• [Task to complete] Please copy every line of the data in which the string "instances" appears.

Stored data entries
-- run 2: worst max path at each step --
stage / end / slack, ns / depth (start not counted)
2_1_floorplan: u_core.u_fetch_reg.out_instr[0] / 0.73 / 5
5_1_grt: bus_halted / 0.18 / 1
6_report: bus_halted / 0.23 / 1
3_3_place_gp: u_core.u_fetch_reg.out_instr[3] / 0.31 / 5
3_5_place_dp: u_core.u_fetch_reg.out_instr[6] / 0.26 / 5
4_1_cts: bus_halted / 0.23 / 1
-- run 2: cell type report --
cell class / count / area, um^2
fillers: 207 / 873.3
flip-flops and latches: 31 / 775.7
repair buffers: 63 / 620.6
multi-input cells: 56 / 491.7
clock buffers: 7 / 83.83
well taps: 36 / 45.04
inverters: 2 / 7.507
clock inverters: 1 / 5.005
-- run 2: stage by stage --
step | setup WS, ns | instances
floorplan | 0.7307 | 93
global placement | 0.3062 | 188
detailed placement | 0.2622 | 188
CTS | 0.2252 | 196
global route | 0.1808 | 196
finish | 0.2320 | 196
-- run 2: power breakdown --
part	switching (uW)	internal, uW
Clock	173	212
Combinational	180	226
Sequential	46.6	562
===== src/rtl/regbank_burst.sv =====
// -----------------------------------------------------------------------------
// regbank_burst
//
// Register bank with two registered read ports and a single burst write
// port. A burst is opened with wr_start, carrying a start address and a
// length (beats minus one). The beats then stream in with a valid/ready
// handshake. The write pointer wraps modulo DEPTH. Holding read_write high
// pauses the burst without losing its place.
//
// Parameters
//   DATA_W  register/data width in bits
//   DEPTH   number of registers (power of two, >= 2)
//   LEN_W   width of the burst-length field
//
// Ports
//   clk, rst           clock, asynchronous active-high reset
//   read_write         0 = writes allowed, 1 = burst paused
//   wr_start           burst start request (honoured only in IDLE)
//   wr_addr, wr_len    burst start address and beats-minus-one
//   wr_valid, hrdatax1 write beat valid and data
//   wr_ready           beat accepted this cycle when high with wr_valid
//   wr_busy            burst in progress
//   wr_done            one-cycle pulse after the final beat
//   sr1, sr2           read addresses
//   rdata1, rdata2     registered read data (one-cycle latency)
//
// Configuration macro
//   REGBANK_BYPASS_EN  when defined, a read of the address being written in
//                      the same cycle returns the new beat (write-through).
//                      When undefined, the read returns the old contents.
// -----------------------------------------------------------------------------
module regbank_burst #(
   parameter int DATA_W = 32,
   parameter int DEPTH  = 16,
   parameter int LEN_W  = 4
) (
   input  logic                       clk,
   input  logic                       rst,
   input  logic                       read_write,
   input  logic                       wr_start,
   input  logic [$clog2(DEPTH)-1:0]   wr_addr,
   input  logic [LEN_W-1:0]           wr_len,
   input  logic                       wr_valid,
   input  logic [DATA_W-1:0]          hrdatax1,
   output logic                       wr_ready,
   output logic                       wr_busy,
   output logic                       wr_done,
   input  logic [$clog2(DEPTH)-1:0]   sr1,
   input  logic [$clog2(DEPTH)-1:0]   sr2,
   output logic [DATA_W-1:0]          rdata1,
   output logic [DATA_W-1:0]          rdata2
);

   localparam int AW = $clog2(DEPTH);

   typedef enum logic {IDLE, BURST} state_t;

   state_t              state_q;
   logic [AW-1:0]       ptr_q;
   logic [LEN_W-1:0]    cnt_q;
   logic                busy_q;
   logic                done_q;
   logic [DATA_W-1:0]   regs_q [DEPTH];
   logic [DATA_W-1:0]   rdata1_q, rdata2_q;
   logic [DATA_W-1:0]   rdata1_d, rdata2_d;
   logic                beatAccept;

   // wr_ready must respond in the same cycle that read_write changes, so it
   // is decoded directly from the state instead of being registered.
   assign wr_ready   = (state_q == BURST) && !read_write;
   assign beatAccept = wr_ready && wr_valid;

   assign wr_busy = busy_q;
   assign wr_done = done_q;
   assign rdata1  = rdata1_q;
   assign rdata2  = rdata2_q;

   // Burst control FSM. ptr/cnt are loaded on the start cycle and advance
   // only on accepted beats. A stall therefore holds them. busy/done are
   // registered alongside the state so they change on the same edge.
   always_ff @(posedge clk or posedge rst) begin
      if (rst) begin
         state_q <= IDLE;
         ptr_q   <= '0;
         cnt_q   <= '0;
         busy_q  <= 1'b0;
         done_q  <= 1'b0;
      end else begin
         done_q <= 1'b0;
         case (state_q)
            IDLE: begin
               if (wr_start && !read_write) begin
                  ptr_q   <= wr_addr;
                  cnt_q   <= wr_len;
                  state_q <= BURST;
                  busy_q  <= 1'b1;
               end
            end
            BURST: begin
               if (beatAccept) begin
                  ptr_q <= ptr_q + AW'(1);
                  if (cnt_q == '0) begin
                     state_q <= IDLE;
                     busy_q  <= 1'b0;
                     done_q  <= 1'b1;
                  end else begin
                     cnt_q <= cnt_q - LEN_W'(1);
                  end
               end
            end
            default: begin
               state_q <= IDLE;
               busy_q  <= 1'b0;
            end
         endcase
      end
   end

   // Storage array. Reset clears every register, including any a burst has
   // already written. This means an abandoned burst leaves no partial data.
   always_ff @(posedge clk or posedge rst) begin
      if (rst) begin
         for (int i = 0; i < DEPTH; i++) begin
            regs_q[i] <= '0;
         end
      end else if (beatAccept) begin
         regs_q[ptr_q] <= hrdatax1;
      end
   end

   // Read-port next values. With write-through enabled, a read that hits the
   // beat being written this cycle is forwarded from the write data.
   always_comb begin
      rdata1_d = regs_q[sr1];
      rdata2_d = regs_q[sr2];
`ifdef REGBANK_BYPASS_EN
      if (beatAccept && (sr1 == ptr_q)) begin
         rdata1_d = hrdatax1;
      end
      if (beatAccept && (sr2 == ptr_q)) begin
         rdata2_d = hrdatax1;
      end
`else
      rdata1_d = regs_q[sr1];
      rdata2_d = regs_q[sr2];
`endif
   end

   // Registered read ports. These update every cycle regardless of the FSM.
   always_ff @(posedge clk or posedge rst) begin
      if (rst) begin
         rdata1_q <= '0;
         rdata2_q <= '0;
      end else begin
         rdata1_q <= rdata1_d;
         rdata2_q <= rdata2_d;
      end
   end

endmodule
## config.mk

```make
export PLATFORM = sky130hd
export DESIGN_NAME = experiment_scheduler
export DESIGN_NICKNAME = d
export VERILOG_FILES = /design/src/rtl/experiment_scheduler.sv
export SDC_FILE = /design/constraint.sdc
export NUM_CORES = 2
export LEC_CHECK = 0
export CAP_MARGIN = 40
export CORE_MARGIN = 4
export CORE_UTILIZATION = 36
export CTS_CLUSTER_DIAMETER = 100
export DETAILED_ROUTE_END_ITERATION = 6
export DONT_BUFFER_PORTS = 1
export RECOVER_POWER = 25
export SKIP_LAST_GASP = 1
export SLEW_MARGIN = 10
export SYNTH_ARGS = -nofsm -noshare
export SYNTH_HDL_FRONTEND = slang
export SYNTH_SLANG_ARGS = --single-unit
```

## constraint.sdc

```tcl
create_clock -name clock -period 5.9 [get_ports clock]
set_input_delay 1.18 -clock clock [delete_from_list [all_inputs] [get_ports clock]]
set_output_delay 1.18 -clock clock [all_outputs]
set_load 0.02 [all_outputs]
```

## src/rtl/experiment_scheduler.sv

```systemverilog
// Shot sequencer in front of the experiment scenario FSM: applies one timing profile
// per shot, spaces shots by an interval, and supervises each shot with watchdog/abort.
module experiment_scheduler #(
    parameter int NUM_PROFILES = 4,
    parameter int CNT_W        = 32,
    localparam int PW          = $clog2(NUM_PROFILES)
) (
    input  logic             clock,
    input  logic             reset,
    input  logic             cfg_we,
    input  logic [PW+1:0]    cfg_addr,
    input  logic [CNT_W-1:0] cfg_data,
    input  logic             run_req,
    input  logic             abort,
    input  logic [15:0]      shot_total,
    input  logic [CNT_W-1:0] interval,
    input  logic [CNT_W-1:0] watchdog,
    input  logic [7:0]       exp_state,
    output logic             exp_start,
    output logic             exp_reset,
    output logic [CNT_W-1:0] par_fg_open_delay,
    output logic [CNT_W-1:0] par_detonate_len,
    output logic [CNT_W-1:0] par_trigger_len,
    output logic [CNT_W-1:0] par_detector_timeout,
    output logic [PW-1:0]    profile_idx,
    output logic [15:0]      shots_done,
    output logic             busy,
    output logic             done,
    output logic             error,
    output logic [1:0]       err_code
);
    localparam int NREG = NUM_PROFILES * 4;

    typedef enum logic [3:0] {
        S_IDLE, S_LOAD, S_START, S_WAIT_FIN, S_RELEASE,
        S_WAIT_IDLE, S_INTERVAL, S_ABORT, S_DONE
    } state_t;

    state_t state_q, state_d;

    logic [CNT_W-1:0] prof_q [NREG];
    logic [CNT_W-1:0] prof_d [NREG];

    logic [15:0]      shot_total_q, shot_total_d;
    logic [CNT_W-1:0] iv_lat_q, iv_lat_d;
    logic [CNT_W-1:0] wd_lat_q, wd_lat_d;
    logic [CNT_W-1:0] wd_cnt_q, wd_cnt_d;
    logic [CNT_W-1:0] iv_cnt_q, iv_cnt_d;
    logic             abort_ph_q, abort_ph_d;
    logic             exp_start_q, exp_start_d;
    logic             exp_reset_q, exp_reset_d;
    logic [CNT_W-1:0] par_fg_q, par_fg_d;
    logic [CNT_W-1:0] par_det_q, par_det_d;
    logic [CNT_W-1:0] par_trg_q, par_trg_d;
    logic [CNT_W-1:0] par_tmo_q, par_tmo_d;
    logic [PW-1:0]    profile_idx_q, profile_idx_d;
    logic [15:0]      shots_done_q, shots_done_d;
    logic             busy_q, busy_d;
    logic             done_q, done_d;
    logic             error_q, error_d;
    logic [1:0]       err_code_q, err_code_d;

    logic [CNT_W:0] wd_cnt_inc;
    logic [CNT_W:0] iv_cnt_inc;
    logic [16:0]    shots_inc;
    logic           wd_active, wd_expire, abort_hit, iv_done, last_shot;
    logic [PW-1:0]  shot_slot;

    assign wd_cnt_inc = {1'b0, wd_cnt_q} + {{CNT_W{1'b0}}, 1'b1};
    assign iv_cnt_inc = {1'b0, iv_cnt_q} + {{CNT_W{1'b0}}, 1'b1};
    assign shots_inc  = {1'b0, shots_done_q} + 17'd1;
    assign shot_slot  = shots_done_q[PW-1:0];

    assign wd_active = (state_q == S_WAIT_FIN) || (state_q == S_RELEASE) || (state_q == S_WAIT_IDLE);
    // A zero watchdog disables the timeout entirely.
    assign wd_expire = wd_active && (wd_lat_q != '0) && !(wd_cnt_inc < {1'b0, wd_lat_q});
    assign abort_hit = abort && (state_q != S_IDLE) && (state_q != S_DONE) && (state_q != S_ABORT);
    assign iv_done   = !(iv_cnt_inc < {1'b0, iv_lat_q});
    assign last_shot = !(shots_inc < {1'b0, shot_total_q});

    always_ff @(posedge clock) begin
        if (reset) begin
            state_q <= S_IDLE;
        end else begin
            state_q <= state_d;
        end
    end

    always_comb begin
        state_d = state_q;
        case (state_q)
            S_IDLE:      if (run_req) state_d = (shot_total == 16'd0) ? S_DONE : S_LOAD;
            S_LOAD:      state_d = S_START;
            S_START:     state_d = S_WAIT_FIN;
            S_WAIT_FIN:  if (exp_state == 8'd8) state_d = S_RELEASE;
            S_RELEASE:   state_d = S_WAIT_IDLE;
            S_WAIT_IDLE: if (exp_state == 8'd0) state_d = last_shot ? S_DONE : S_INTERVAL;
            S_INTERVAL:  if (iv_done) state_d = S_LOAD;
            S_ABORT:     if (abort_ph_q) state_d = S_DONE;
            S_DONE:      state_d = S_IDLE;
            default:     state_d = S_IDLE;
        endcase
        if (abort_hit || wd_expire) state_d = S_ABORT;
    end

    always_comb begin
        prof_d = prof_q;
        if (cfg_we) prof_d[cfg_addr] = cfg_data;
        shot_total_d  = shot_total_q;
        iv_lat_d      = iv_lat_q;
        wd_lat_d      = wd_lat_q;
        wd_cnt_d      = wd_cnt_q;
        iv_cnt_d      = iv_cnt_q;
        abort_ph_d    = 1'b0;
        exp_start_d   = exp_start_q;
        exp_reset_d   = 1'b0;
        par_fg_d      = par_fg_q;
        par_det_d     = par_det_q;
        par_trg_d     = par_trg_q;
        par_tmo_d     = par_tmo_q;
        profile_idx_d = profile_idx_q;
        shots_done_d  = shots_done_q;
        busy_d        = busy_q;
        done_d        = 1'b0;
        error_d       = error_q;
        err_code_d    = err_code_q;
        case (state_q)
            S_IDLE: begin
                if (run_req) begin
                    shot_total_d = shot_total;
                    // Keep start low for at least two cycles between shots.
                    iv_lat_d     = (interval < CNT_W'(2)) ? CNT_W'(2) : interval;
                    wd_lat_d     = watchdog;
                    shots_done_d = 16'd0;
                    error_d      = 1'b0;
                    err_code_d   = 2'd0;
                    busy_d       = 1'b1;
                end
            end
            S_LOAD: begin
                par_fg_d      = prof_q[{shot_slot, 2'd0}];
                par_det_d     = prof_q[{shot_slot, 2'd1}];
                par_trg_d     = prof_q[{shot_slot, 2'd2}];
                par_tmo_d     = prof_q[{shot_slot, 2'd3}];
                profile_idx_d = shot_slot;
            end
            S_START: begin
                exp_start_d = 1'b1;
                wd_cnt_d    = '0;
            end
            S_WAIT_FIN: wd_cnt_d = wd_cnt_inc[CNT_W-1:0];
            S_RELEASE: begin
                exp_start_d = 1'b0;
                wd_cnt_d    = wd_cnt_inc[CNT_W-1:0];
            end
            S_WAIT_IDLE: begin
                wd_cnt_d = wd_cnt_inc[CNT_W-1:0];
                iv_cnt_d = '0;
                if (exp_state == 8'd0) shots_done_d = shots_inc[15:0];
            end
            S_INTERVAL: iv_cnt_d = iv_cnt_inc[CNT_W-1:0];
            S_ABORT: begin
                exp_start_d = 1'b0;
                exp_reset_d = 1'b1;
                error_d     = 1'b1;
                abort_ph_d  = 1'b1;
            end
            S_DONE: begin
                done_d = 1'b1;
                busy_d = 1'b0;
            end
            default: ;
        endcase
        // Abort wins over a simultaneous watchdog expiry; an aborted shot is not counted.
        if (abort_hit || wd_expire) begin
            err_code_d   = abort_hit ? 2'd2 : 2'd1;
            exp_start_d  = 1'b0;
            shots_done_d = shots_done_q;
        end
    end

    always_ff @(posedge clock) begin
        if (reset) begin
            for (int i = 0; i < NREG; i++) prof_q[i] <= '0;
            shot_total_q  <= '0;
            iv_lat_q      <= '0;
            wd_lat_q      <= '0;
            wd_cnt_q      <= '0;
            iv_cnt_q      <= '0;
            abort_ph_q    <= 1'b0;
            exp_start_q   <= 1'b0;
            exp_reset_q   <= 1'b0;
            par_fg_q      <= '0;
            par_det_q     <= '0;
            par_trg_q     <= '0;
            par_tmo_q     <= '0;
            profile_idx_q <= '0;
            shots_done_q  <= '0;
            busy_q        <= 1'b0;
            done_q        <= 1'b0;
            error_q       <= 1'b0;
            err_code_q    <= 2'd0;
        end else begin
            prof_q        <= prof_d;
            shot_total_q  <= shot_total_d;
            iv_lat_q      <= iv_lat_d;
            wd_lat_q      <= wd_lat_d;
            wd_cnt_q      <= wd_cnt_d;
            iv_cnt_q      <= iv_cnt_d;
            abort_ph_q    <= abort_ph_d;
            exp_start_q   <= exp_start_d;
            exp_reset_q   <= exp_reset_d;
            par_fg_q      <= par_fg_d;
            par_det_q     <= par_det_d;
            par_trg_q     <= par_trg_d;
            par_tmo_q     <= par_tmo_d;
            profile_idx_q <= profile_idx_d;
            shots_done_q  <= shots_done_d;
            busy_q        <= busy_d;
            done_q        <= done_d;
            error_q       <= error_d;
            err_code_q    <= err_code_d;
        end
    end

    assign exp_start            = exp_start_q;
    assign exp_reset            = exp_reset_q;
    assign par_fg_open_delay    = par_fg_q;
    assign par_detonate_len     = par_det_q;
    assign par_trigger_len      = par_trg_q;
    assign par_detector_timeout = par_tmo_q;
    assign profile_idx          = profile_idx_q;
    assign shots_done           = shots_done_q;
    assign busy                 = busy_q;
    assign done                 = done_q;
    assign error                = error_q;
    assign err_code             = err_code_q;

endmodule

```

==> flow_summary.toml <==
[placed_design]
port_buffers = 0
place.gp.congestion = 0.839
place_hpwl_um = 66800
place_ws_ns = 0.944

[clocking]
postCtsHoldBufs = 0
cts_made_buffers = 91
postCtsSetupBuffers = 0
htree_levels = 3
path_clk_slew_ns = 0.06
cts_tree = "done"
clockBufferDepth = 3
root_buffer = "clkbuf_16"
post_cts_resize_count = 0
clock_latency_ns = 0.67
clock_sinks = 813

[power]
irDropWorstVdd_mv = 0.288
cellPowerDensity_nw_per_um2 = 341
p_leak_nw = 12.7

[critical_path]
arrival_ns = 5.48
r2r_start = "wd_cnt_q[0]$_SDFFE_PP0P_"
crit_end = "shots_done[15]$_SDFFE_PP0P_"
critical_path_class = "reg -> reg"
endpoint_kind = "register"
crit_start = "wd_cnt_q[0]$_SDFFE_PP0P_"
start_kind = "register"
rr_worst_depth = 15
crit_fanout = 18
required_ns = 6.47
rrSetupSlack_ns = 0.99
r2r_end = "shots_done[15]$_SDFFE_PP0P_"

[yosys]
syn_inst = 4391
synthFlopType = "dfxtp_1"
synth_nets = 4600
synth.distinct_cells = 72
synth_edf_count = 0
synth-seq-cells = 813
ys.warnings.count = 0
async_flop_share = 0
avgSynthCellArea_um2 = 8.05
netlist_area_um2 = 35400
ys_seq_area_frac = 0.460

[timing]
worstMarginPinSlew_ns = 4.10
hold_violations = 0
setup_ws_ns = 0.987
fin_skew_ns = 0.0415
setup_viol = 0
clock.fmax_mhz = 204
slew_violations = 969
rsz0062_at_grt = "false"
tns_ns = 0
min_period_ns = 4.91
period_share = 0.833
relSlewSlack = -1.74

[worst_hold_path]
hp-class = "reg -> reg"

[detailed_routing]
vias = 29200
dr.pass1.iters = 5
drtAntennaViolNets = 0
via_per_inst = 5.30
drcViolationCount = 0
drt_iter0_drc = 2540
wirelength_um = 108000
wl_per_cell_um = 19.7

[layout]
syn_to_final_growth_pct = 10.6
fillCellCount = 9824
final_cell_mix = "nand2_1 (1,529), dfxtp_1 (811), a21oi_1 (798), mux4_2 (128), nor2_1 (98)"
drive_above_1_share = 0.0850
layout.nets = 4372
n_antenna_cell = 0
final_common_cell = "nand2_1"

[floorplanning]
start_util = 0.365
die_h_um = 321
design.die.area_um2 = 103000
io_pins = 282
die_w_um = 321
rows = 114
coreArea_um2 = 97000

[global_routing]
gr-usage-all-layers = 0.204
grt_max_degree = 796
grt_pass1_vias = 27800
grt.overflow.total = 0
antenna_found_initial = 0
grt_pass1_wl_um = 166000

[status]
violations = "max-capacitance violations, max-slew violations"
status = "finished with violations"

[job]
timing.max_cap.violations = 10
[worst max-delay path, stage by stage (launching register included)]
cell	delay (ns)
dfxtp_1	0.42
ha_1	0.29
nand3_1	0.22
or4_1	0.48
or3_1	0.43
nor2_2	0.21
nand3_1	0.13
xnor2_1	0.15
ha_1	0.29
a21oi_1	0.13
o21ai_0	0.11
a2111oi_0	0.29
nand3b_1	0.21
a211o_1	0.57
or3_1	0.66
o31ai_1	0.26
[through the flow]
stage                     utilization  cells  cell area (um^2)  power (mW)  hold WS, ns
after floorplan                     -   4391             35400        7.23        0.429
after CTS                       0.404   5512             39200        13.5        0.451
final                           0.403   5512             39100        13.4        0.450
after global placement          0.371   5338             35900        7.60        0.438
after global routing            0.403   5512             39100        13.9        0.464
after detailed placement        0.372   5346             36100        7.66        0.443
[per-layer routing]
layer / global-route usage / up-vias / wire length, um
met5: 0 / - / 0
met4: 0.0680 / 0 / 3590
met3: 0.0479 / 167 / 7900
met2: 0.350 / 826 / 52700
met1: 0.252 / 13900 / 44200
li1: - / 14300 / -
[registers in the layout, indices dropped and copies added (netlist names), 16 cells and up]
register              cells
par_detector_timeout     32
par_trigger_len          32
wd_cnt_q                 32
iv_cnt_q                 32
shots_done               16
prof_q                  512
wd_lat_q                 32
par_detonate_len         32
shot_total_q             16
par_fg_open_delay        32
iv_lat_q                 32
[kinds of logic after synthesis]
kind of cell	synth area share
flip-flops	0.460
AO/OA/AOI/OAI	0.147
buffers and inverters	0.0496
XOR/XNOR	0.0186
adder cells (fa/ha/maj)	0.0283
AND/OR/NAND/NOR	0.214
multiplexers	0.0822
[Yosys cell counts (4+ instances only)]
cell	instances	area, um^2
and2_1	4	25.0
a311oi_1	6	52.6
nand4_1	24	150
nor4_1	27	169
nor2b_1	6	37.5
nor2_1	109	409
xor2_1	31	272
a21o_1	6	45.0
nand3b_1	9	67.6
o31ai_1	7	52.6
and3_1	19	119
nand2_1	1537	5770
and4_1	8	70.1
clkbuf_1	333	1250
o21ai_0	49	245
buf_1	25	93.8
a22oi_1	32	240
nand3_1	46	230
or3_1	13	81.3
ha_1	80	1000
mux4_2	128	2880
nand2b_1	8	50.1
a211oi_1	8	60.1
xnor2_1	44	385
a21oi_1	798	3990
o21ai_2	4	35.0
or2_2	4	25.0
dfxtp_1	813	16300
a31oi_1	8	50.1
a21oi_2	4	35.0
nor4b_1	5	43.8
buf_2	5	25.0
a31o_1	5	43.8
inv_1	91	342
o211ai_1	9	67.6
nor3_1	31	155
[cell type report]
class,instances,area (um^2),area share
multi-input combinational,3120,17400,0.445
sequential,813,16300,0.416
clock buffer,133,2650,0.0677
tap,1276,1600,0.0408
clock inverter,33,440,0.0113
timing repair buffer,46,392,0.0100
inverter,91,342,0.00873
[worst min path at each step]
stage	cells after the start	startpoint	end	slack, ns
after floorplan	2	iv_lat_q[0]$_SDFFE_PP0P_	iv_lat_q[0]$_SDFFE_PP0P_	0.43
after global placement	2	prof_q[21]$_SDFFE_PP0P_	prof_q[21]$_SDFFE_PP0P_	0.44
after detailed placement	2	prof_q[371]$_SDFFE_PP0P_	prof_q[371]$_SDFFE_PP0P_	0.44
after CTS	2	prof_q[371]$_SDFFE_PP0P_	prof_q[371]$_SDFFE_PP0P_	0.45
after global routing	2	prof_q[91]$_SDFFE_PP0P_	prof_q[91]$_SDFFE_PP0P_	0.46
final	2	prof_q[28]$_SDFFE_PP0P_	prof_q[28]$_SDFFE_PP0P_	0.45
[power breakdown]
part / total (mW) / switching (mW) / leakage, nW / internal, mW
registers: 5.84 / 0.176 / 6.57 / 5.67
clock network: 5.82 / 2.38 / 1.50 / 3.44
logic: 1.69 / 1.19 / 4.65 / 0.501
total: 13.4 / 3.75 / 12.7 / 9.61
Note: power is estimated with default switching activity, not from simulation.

• [Finished task]
step | setup WS, ns | instances
[Yosys cell counts (4+ instances only)]
cell	instances	area, um^2
class,instances,area (um^2),area share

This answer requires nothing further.